> **Exercise objective**:
Below this line is a set of entries; quote exactly the lines from the line that contains "-- cells in" to the line that contains "o21ai | 16 | 8.0", both lines included.

> **Material shown**:

==*==

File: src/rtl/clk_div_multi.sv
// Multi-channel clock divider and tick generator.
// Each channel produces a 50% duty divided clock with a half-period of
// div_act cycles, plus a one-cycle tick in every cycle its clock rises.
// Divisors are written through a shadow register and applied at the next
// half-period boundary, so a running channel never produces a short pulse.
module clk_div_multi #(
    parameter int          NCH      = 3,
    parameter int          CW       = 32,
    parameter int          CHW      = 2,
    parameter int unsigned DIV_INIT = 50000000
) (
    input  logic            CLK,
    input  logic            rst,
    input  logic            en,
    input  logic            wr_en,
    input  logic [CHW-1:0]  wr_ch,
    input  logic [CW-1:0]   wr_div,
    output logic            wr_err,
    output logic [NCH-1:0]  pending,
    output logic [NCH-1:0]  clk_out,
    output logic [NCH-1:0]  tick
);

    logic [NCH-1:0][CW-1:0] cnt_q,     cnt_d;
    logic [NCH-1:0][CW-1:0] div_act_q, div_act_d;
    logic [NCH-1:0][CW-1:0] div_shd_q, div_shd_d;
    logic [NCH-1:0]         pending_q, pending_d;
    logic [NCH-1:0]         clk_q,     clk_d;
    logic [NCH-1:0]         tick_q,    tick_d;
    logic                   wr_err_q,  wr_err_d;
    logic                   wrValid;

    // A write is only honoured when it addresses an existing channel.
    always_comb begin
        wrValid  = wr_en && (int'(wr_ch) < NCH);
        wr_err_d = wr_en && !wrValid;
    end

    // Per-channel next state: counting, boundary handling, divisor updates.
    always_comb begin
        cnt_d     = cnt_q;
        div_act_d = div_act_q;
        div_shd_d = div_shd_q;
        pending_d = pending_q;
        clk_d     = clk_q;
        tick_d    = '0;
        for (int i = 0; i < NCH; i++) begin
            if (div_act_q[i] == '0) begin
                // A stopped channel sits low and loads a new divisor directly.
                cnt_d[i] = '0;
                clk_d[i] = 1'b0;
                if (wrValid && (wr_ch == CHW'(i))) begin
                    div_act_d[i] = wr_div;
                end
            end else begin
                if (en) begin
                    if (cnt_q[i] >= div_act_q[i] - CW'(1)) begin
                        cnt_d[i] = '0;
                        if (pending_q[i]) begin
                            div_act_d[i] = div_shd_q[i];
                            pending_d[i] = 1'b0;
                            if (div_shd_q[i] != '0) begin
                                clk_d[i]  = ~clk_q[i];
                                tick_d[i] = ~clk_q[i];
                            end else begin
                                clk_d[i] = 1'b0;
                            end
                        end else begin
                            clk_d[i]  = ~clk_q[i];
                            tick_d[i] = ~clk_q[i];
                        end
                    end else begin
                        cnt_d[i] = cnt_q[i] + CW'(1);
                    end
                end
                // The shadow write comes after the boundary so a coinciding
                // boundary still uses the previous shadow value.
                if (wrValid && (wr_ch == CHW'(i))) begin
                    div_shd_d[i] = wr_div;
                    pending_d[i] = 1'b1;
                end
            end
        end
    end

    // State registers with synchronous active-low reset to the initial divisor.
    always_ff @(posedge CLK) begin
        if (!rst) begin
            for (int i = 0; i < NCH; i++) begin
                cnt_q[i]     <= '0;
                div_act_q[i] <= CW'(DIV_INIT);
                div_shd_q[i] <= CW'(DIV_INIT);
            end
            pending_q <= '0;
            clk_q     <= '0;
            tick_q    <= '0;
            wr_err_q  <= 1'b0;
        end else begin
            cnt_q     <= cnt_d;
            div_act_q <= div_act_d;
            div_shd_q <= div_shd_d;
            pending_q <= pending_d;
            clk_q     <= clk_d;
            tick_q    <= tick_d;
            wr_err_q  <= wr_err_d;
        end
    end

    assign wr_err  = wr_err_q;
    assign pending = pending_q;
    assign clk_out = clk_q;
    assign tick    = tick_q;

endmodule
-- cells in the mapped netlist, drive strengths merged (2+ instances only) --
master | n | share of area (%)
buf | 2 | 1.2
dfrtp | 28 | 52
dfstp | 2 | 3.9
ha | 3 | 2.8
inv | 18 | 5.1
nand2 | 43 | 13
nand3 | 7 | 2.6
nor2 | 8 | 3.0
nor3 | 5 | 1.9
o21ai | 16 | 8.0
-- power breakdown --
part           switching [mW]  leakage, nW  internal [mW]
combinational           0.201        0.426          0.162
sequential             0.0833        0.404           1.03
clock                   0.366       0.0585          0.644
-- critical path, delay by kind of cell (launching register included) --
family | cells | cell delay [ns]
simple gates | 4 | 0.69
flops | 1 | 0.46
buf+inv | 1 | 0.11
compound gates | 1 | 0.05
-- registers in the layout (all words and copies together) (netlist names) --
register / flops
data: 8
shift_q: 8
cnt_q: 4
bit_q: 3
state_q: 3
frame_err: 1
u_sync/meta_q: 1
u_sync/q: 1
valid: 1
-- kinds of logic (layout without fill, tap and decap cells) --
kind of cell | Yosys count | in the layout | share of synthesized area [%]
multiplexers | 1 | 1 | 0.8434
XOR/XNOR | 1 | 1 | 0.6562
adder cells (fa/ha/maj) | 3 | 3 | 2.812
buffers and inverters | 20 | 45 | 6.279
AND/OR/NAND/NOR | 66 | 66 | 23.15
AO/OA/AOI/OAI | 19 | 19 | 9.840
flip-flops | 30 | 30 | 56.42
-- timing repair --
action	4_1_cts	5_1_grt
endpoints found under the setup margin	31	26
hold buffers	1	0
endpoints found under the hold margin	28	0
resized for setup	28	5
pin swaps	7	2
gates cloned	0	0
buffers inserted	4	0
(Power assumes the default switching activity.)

==*==

> **Response to the exercise**:
-- cells in the mapped netlist, drive strengths merged (2+ instances only) --
master | n | share of area (%)
buf | 2 | 1.2
dfrtp | 28 | 52
dfstp | 2 | 3.9
ha | 3 | 2.8
inv | 18 | 5.1
nand2 | 43 | 13
nand3 | 7 | 2.6
nor2 | 8 | 3.0
nor3 | 5 | 1.9
o21ai | 16 | 8.0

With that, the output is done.